Menurut studi analisis sistematik
tahun 2016, jumlah penderita penyakit tersebut mencapai 6,1 juta jiwa di seluruh
dunia. Lantas apa itu penyakit Parkinson?
Parkinson adalah penyakit gangguan neurodegeneratif yang membuat penderitanya kehilangan progresif sel-sel otak penghasil dopamin. Penyakit ini menyerang sistem saraf pusat sehingga mengganggu kemampuan tubuh dalam mengontrol gerakan dan keseimbangan.
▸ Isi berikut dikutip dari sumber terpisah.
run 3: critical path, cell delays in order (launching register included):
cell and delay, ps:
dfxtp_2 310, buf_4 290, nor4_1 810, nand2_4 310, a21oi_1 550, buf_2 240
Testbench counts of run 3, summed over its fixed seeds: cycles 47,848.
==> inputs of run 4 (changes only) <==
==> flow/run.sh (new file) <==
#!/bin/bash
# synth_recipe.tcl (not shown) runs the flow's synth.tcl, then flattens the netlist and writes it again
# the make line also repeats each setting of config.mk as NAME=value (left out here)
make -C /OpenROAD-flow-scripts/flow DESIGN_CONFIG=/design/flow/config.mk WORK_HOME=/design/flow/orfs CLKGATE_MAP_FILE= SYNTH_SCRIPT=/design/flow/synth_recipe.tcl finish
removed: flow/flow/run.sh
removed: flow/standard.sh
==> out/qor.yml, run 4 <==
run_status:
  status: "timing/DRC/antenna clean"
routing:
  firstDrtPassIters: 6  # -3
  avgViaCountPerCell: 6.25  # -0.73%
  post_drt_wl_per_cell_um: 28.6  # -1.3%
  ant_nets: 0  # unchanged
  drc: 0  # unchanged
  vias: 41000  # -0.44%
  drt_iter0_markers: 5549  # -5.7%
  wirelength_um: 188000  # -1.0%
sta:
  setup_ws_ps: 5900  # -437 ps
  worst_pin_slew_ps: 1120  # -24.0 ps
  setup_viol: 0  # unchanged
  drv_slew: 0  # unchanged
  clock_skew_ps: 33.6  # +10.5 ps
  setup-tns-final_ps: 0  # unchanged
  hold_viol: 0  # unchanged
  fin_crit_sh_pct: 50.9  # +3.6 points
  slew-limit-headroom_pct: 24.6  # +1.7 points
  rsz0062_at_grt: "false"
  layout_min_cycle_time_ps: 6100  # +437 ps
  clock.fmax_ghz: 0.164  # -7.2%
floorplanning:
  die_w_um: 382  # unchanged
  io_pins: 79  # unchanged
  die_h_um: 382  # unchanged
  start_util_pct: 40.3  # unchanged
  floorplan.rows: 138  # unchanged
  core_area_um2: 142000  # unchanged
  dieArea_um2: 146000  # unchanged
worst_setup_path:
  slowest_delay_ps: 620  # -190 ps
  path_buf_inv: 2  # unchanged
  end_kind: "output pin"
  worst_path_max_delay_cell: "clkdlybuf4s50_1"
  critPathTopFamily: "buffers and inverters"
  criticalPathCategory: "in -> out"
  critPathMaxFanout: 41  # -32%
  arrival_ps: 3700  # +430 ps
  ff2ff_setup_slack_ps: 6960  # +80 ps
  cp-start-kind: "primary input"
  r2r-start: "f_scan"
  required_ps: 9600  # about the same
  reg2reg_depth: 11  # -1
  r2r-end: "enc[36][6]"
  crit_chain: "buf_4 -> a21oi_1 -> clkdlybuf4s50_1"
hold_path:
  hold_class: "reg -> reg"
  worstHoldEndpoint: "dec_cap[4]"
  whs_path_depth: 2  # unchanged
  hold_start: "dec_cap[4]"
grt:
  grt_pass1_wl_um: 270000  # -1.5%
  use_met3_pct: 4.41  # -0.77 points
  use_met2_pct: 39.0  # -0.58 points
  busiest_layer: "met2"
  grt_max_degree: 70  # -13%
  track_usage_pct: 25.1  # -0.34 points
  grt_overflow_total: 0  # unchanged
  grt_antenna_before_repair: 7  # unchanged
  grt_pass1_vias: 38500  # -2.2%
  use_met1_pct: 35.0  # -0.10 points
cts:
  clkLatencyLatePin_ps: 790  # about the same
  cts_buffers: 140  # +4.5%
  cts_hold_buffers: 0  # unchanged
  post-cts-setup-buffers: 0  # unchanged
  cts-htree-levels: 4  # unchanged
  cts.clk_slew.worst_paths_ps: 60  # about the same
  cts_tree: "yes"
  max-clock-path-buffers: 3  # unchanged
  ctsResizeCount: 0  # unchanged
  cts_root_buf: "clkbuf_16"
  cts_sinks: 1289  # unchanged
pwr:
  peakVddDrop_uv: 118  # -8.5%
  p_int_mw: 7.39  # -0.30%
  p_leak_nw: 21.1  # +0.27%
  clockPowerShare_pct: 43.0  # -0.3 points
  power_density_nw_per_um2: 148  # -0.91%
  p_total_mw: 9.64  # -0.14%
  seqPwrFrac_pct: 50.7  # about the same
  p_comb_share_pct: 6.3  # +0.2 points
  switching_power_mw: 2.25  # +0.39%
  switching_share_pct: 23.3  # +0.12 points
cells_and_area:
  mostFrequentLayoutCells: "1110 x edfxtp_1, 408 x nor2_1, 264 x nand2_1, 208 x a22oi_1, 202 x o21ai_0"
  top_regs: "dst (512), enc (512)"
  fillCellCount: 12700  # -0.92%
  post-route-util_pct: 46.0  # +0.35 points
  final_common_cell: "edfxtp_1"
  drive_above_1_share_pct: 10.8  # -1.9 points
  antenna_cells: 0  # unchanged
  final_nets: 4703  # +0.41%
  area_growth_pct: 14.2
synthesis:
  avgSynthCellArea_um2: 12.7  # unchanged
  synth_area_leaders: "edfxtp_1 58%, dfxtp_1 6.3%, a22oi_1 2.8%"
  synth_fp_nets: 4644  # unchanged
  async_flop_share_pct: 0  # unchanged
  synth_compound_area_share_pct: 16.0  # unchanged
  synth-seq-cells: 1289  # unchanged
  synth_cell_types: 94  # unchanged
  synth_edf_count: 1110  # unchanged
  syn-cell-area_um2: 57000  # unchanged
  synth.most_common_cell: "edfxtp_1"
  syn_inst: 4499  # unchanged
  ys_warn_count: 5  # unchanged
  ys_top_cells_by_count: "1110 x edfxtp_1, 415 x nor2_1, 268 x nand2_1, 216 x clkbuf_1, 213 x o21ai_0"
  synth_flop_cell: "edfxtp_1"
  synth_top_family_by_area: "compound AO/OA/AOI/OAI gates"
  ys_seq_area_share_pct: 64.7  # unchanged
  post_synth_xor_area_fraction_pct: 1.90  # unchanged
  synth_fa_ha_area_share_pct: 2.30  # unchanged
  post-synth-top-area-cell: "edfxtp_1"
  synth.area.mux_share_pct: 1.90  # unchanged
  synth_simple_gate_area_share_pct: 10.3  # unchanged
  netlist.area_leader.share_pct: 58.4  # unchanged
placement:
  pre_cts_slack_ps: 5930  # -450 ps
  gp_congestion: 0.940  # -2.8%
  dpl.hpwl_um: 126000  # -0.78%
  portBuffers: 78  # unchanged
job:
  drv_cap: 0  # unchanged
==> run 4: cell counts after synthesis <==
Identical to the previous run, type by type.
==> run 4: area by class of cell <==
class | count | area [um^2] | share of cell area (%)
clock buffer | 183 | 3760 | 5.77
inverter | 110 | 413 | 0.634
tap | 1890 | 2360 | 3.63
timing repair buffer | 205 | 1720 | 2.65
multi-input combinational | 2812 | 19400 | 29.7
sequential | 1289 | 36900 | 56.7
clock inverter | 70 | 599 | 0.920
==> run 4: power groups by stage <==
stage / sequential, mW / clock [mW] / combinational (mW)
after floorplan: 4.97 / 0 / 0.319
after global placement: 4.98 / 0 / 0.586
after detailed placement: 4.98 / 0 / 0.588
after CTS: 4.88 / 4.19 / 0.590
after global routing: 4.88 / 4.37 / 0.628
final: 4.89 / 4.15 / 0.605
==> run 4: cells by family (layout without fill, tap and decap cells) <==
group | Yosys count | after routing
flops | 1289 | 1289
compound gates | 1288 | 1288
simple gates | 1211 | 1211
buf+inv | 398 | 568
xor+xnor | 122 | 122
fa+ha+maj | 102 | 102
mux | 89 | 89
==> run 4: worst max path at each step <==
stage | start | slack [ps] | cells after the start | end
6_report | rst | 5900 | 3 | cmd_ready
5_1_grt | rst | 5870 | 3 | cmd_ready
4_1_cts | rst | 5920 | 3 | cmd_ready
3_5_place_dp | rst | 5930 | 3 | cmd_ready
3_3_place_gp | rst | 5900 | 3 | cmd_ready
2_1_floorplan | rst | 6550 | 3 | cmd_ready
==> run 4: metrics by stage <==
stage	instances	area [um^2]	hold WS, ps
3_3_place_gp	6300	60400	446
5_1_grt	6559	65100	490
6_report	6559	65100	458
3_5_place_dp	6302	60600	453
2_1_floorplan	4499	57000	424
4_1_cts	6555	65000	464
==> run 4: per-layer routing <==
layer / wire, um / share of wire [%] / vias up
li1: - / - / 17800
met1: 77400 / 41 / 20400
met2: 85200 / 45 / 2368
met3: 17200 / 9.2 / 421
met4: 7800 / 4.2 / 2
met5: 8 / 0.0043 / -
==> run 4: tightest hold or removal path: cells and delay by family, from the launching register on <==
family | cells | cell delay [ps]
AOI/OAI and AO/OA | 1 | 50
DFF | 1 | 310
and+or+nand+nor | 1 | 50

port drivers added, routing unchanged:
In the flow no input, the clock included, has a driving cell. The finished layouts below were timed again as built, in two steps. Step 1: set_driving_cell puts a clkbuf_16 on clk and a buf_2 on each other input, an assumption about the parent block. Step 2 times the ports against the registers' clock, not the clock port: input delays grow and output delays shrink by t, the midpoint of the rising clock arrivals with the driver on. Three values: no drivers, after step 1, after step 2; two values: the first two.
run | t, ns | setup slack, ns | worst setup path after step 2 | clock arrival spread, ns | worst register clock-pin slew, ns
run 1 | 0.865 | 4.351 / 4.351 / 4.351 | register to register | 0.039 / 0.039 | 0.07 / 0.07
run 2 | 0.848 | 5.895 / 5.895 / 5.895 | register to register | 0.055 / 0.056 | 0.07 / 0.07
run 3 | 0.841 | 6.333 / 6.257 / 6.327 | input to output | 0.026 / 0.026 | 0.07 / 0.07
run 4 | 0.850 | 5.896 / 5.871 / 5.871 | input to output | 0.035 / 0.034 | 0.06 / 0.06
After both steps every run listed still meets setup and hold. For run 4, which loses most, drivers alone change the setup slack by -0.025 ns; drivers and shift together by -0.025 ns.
What follows belongs to an exercise in optimizing a design on an open flow for small area, a short achievable clock period and few clock cycles per item; a production flow would make more cautious choices. Where RTL was checked, it was by simulation tests only, not by an equivalence proof against the original. The RTL of runs 1, 2, 5 and 6 was laid out without a check of its function. Power is estimated from default activity; no workload was simulated.

File: design.v
module attack_step_rom (
    input  wire [5:0]  addr,
    output wire [26:0] data
);
    localparam [64*27-1:0] TABLE = {
            27'd67108864,
            27'd3170297,
            27'd3170297,
            27'd2983809,
            27'd2669724,
            27'd2341142,
            27'd1976289,
            27'd1636282,
            27'd1463214,
            27'd1289612,
            27'd1079250,
            27'd884734,
            27'd800917,
            27'd714433,
            27'd611141,
            27'd500573,
            27'd434783,
            27'd372976,
            27'd310559,
            27'd250286,
            27'd218014,
            27'd187406,
            27'd156076,
            27'd125246,
            27'd109320,
            27'd93703,
            27'd78198,
            27'd62597,
            27'd54738,
            27'd46923,
            27'd39109,
            27'd31298,
            27'd27369,
            27'd23465,
            27'd19554,
            27'd15650,
            27'd13689,
            27'd11736,
            27'd9779,
            27'd7825,
            27'd6846,
            27'd5868,
            27'd4890,
            27'd3912,
            27'd3423,
            27'd2934,
            27'd2445,
            27'd1956,
            27'd1711,
            27'd1467,
            27'd1222,
            27'd978,
            27'd855,
            27'd733,
            27'd611,
            27'd489,
            27'd427,
            27'd366,
            27'd305,
            27'd244,
            27'd0,
            27'd0,
            27'd0,
            27'd0
        };
    assign data = TABLE[addr*27 +: 27];
endmodule
This design comes from an exercise in tuning for small area on the open sky130 flow, not from production work. Function was checked by simulation only, so behaviour that the tests miss may differ from the original. Power figures rest on the tool's default switching activity, not on a simulated workload.

==> build 67: inputs <==
==> flow/design.v <==
module ircore_tx (
    input  wire        clk,
    input  wire        rst,             
    input  wire        enq_valid,       
    input  wire        enq_rc6,         
    input  wire [2:0]  enq_mode,        
    input  wire [7:0]  enq_a,           
    input  wire [7:0]  enq_b,           
    output wire        enq_ready,       
    output wire        tx,              
    output wire        tx_idle          
);
    localparam [1:0] ST_IDLE = 2'd0, ST_HDR = 2'd1, ST_DAT = 2'd2, ST_TRL = 2'd3;
    reg  [19:0] q [0:8];
    reg  [8:0]  v;              
    wire [8:0]  fr;             
    wire        pop;            
    assign fr[8] = ~v[8] | pop;
    genvar gi;
    generate
        for (gi = 0; gi < 8; gi = gi + 1) begin : g_fr
            assign fr[gi] = ~v[gi] | fr[gi + 1];
        end
    endgenerate
    assign enq_ready = fr[0];
    assign tx_idle   = ~|v;
    always @(posedge clk) begin
        if (fr[0]) q[0] <= {enq_rc6, enq_mode, enq_a, enq_b};
    end
    generate
        for (gi = 1; gi < 9; gi = gi + 1) begin : g_q
            always @(posedge clk) begin
                if (fr[gi]) q[gi] <= q[gi - 1];
            end
        end
    endgenerate
    always @(posedge clk) begin
        if (rst) v <= 9'd0;
        else     v <= (fr & {v[7:0], enq_valid}) | (~fr & v);
    end
    wire [19:0] hd  = q[8];
    wire        rc6 = hd[19];
    reg        act;             
    reg [5:0]  n;               
    reg [1:0]  c;               
    reg [10:0] pre;             
    reg        tg;              
    wire tick = rc6 ? (pre == 11'b11001111010) : (pre == 11'b01011001011);
    wire [7:0] src = n[4] ? hd[7:0] : hd[15:8];
    wire       sb  = src[~n[2:0]];
    wire [3:0] mt  = {tg, hd[16], hd[17], hd[18]};
    wire       b   = rc6 ? ((n[4:3] == 2'b00) ? (n[2] ? mt[n[1:0]] : 1'b1) : sb)
                         : sb ^ n[3];
    wire       w2  = (n[4:3] == 2'b00) & (n[2] | (n[1] ^ n[0]));
    wire lvl = rc6 ? ((n[4:0] == 5'd1) | (~(n[4] & n[3]) & (b ^ (w2 ? c[1] : c[0]))))
                   : (n[5] ? ~(n[2] & n[1]) : (c == 2'd0));
    wire cl   = rc6 ? w2 : (n[5] | b);
    wire send = c[0] & (c[1] == cl);
    wire fend = rc6 ? ((n[4:0] == 5'd26) & c[0]) : n[5] & ~n[4];
    assign pop = act & tick & fend;
    assign tx  = act & lvl;
    always @(posedge clk) begin
        pre <= (~act | tick) ? 11'd0 : {~pre[9:0], ~(pre[10] ^ pre[8])};
        if (~act) begin
            n <= rc6 ? 6'd1 : 6'd58;
            c <= 2'd0;
        end else if (tick) begin
            if (send) begin
                n <= n + 6'd1;
                c <= 2'd0;
            end else begin
                c <= c + 2'd1;
            end
        end
    end
    always @(posedge clk) begin
        if (rst) begin
            act <= 1'b0;
            tg  <= 1'b0;
        end else begin
            if (~act) act <= v[8];
            else if (pop) begin
                act <= 1'b0;
                if (rc6) tg <= ~tg;
            end
        end
    end
endmodule
==> flow/run.sh <==
#!/bin/bash
# synth_recipe.tcl (not shown) runs the flow's synth.tcl, then flattens the netlist and writes it again
# the make line also repeats each setting of config.mk as NAME=value (left out here)
make -C /OpenROAD-flow-scripts/flow DESIGN_CONFIG=/design/flow/config.mk WORK_HOME=/design/flow/orfs CLKGATE_MAP_FILE= SYNTH_SCRIPT=/design/flow/synth_recipe.tcl finish
==> flow/config.mk <==
export PLATFORM = sky130hd
export DESIGN_NAME = ircore_tx
export DESIGN_NICKNAME = ircore_tx
export VERILOG_FILES = /design/flow/design.v
export SDC_FILE = /design/flow/constraint.sdc
export NUM_CORES = 4
export LEC_CHECK = 0
export CAP_MARGIN = 20
export CORE_MARGIN = 2
export CORE_UTILIZATION = 40
export CTS_BUF_LIST = sky130_fd_sc_hd__clkbuf_8
export CTS_CLUSTER_DIAMETER = 60
export CTS_CLUSTER_SIZE = 20
export SLEW_MARGIN = 20
==> flow/constraint.sdc <==
create_clock -name core_clock -period 10.0 [get_ports {clk}]
set_input_delay 2.0000 -clock core_clock [delete_from_list [all_inputs] [get_ports {clk}]]
set_output_delay 2.0000 -clock core_clock [all_outputs]
set_load 0.01 [all_outputs]
==> trial 9 (differences from build 67) <==
==> flow/design.v, changed modules only <==
module ircore_tx (
    input  wire        clk,
    input  wire        rst,             
    input  wire        enq_valid,       
    input  wire        enq_rc6,         
    input  wire [2:0]  enq_mode,        
    input  wire [7:0]  enq_a,           
    input  wire [7:0]  enq_b,           
    output wire        enq_ready,       
    output wire        tx,              
    output wire        tx_idle          
);
    reg  [19:0] q [0:8];
    wire [8:0]  v;              
    wire [8:0]  fr;             
    wire        pop;            
    genvar gi;
    generate
        for (gi = 0; gi < 9; gi = gi + 1) begin : g_v
            assign v[gi] = q[gi][19] | ~q[gi][16];
        end
    endgenerate
    assign fr[8] = ~v[8] | pop | rst;
    generate
        for (gi = 0; gi < 8; gi = gi + 1) begin : g_fr
            assign fr[gi] = ~v[gi] | fr[gi + 1];
        end
    endgenerate
    assign enq_ready = fr[0];
    assign tx_idle   = ~|v;
    wire [19:0] in = {enq_valid & enq_rc6 & ~rst, enq_mode[2:1],
                      ~enq_valid | (enq_rc6 & enq_mode[0]), enq_a, enq_b};
    always @(posedge clk) begin
        if (fr[0]) q[0] <= in | {3'd0, rst, 16'd0};
    end
    generate
        for (gi = 1; gi < 9; gi = gi + 1) begin : g_q
            always @(posedge clk) begin
                if (fr[gi])
                    q[gi] <= {q[gi - 1][19] & ~rst, q[gi - 1][18:17],
                              q[gi - 1][16] | rst, q[gi - 1][15:0]};
            end
        end
    endgenerate
    wire [19:0] hd  = q[8];
    wire        rc6 = hd[19];
    reg        act;             
    reg [5:0]  n;               
    reg [1:0]  c;               
    reg [10:0] pre;             
    reg        tg;              
    wire tick = (pre == {5'b00001, rc6, 5'b00110});
    wire [7:0] src = n[4] ? hd[7:0] : hd[15:8];
    wire       sb  = src[~n[2:0]];
    wire [3:0] mt  = {tg, hd[16], hd[17], hd[18]};
    wire       b   = rc6 ? ((n[4:3] == 2'b00) ? (n[2] ? mt[n[1:0]] : 1'b1) : sb)
                         : sb ^ n[3];
    wire       w2  = (n[4:3] == 2'b00) & (n[2] | (n[1] ^ n[0]));
    wire lvl = rc6 ? ((n[4:0] == 5'd1) | (~(n[4] & n[3]) & (b ^ (w2 ? c[1] : c[0]))))
                   : (n[5] ? ~(n[2] & n[1]) : (c == 2'd0));
    wire cl   = rc6 ? w2 : (n[5] | b);
    wire send = c[0] & (c[1] == cl);
    wire fend = rc6 ? ((n[4:0] == 5'd26) & c[0]) : n[5] & ~n[4];
    assign pop = act & tick & fend;
    assign tx  = act & lvl;
    always @(posedge clk) begin
        pre <= (~act | tick) ? 11'b01011011001 : {pre[9:0], pre[10] ^ pre[1]};
        if (~act) begin
            n <= rc6 ? 6'd1 : 6'd58;
            c <= 2'd0;
        end else if (tick) begin
            if (send) begin
                n <= n + 6'd1;
                c <= 2'd0;
            end else begin
                c <= c + 2'd1;
            end
        end
    end
    always @(posedge clk) begin
        if (rst) begin
            act <= 1'b0;
            tg  <= 1'b0;
        end else begin
            if (~act) act <= v[8];
            else if (pop) begin
                act <= 1'b0;
                if (rc6) tg <= ~tg;
            end
        end
    end
endmodule
==> flow/flow/run.sh (new file) <==
#!/bin/bash
# The standard layout (standard.sh) with three changes: an area-oriented ABC
# script for the combinational logic (the flip-flops are mapped before ABC, as
# in the standard synthesis), smaller port buffers, and a clock tree built
# without dummy balancing loads.
set -euo pipefail
rm -rf scripts_area
cp -r "$FLOW_HOME/scripts" scripts_area
printf '&get -n\n&st\n&dch\n&nf\n&st\n&syn2\n&if -g -K 6\n&synch2\n&nf\n&st\n&syn2\n&if -g -K 6\n&synch2\n&nf\n&st\n&syn2\n&if -g -K 6\n&synch2\n&nf\n&st\n&syn2\n&if -g -K 6\n&synch2\n&nf\n&st\n&syn2\n&if -g -K 6\n&synch2\n&nf\n&put\ntopo\ndnsize -c\n' > scripts_area/abc_speed.script
export SCRIPTS_DIR="$PWD/scripts_area"
export BUFFER_PORTS_ARGS="-buffer_cell sky130_fd_sc_hd__buf_1"
export CTS_ARGS="-sink_clustering_enable -repair_clock_nets -buf_list sky130_fd_sc_hd__clkbuf_8 -root_buf sky130_fd_sc_hd__clkbuf_4 -sink_clustering_size 20 -sink_clustering_max_diameter 60 -dont_use_dummy_load"
bash standard.sh > standard.log 2>&1
==> flow/standard.sh (new file) <==
#!/bin/bash
# synth_recipe.tcl (not shown) runs the flow's synth.tcl, then flattens the netlist and writes it again
# the make line also repeats each setting of config.mk as NAME=value (left out here)
make -C /OpenROAD-flow-scripts/flow DESIGN_CONFIG=/design/flow/config.mk WORK_HOME=/design/flow/orfs CLKGATE_MAP_FILE= SYNTH_SCRIPT=/design/flow/synth_recipe.tcl "${@:-finish}"
removed: flow/run.sh
==> trial 74 (differences from build 67) <==
==> flow/design.v, changed modules only <==
module ircore_tx (
    input  wire        clk,
    input  wire        rst,             
    input  wire        enq_valid,       
    input  wire        enq_rc6,         
    input  wire [2:0]  enq_mode,        
    input  wire [7:0]  enq_a,           
    input  wire [7:0]  enq_b,           
    output wire        enq_ready,       
    output wire        tx,              
    output wire        tx_idle          
);
    reg  [19:0] q [0:8];
    wire [8:0]  v;              
    wire [8:0]  fr;             
    wire        pop;            
    genvar gi;
    generate
        for (gi = 0; gi < 9; gi = gi + 1) begin : g_v
            assign v[gi] = q[gi][19] | ~q[gi][16];
        end
    endgenerate
    assign fr[8] = ~v[8] | pop | rst;
    generate
        for (gi = 0; gi < 8; gi = gi + 1) begin : g_fr
            assign fr[gi] = ~v[gi] | fr[gi + 1];
        end
    endgenerate
    assign enq_ready = fr[0];
    assign tx_idle   = ~|v;
    wire [19:0] in = {enq_valid & enq_rc6 & ~rst, enq_mode[2:1],
                      ~enq_valid | (enq_rc6 & enq_mode[0]), enq_a, enq_b};
    always @(posedge clk) begin
        if (fr[0]) q[0] <= in | {3'd0, rst, 16'd0};
    end
    generate
        for (gi = 1; gi < 9; gi = gi + 1) begin : g_q
            always @(posedge clk) begin
                if (fr[gi])
                    q[gi] <= {q[gi - 1][19] & ~rst, q[gi - 1][18:17],
                              q[gi - 1][16] | rst, q[gi - 1][15:0]};
            end
        end
    endgenerate
    wire [19:0] hd  = q[8];
    wire        rc6 = hd[19];
    reg        act;             
    reg [5:0]  n;               
    reg [1:0]  c;               
    reg [10:0] pre;             
    reg        tg;              
    wire tick = (pre == {5'b00001, rc6, 5'b00110});
    wire [7:0] src = n[4] ? hd[7:0] : hd[15:8];
    wire       sb  = src[~n[2:0]];
    wire [3:0] mt  = {tg, hd[16], hd[17], hd[18]};
    wire       b   = rc6 ? ((n[4:3] == 2'b00) ? (n[2] ? mt[n[1:0]] : 1'b1) : sb)
                         : sb ^ n[3];
    wire       w2  = (n[4:3] == 2'b00) & (n[2] | (n[1] ^ n[0]));
    wire lvl = rc6 ? ((n[4:0] == 5'd1) | (~(n[4] & n[3]) & (b ^ (w2 ? c[1] : c[0]))))
                   : (n[5] ? ~(n[2] & n[1]) : (c == 2'd0));
    wire cl   = rc6 ? w2 : (n[5] | b);
    wire send = c[0] & (c[1] == cl);
    wire fend = rc6 ? ((n[4:0] == 5'd26) & c[0]) : n[5] & ~n[4];
    assign pop = act & tick & fend;
    assign tx  = act & lvl;
    always @(posedge clk) begin
        pre <= (~act | tick) ? 11'b01011011001 : {pre[9:0], pre[10] ^ pre[1]};
        if (~act) begin
            n <= rc6 ? 6'd1 : 6'd58;
            c <= 2'd0;
        end else if (tick) begin
            if (send) begin
                n <= n + 6'd1;
                c <= 2'd0;
            end else begin
                c <= c + 2'd1;
            end
        end
    end
    always @(posedge clk) begin
        if (rst) begin
            act <= 1'b0;
            tg  <= 1'b0;
        end else begin
            if (~act) act <= v[8];
            else if (pop) begin
                act <= 1'b0;
                if (rc6) tg <= ~tg;
            end
        end
    end
endmodule
==> flow/flow/run.sh (new file) <==
#!/bin/bash
# The standard layout (standard.sh), with smaller port buffers and a clock
# tree built without dummy balancing loads.
set -euo pipefail
export BUFFER_PORTS_ARGS="-buffer_cell sky130_fd_sc_hd__buf_1"
export CTS_ARGS="-sink_clustering_enable -repair_clock_nets -buf_list sky130_fd_sc_hd__clkbuf_8 -root_buf sky130_fd_sc_hd__clkbuf_4 -sink_clustering_size 20 -sink_clustering_max_diameter 60 -dont_use_dummy_load"
bash standard.sh > standard.log 2>&1
==> flow/standard.sh (new file) <==
#!/bin/bash
# synth_recipe.tcl (not shown) runs the flow's synth.tcl, then flattens the netlist and writes it again
# the make line also repeats each setting of config.mk as NAME=value (left out here)
make -C /OpenROAD-flow-scripts/flow DESIGN_CONFIG=/design/flow/config.mk WORK_HOME=/design/flow/orfs CLKGATE_MAP_FILE= SYNTH_SCRIPT=/design/flow/synth_recipe.tcl "${@:-finish}"
removed: flow/run.sh
==> results.txt <==
Trial 9 finished clean. Build 67 finished with timing, DRC and antenna clean. Trial 74 produced a clean layout.
Against trial 9, the register-to-register slack of build 67 is higher by 1.0 ns.
Between build 67 and trial 9, the lower synthesized cell count is in trial 9 (gap 11%, measured against trial 9).
The lowest area after synthesis belongs to trial 9, the highest to build 67.
Of trial 74 and build 67, build 67 has the higher total power (gap 9.8%, measured against build 67).
Sequential power: build 67 is higher than trial 74 (about 5%).
Clock power: trial 74 < trial 9 < build 67.
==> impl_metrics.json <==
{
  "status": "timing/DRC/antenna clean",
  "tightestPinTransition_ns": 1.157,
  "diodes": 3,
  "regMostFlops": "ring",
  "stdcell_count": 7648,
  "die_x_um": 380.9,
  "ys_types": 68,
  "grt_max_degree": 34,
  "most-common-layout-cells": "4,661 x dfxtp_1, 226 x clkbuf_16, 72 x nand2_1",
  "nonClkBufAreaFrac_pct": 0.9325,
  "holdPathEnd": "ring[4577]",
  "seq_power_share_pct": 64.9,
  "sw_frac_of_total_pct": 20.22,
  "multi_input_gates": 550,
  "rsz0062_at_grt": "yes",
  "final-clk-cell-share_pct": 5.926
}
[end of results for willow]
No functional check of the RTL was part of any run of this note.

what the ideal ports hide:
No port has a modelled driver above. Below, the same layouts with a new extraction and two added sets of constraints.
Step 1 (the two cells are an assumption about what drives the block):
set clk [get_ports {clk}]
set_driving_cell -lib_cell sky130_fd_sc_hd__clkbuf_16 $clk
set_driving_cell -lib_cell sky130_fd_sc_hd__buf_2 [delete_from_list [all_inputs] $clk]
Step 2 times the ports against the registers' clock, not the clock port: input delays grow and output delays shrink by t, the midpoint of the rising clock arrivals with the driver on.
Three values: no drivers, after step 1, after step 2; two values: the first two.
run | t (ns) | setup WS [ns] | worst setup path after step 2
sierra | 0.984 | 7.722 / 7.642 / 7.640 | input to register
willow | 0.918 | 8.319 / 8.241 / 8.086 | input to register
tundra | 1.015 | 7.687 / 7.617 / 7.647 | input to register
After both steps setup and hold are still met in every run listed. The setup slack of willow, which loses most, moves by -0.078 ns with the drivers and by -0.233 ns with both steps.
Seseorang yang menderita Parkinson
akan mengalami gejala-gejala motorik diantaranya yaitu:
1.
Kekakuan karena peningkatan tonus otot mengakibatkan
resistensi gerakan pasif di seluruh rentang gerak
2.
Tremor yaitu osilasi ritmik involunter, selang
seling otot agonis dan entagonis pada satu atau lebih bagian tubuh
3.
Bradikinesia yaitu keterlambatan gerak
4.
Hipokinesia atau penurunan amplitudo gerak.
Levodopa dan prekursor dopamin,
merupakan salah satu obat yang dapat digunakan pada proses pengobatan Parkinson.
Salah satu alternatif pengobatan penyakit Parkinson yaitu terapi simulasi otak dengan metode kelistrikan. Perawatan tersebut diharapkan mampu mengurangi ketergantungan pasien terhadap obat-obatan dan meningkatkan kualitas hidup pasien.
Sayangnya, terapi kelistrikan sangat
bergantung ketepatan pencitraan otak dan penilaian dari respon motorik guna
menguji rangsangan selama pengobatan. Dapat disimpulkan bahwa gerakan reflek pasien
saat perawatan merupakan reaksi motoric tubuh pasien. Pergerakan tersebut harus
diamati secara detail agar pasien bisa memperoleh perawatan yang sesuai. Disamping
itu, frekuensi tremor di tangan, jari, dan/atau bagian tubuh lain juga harus diobservasi.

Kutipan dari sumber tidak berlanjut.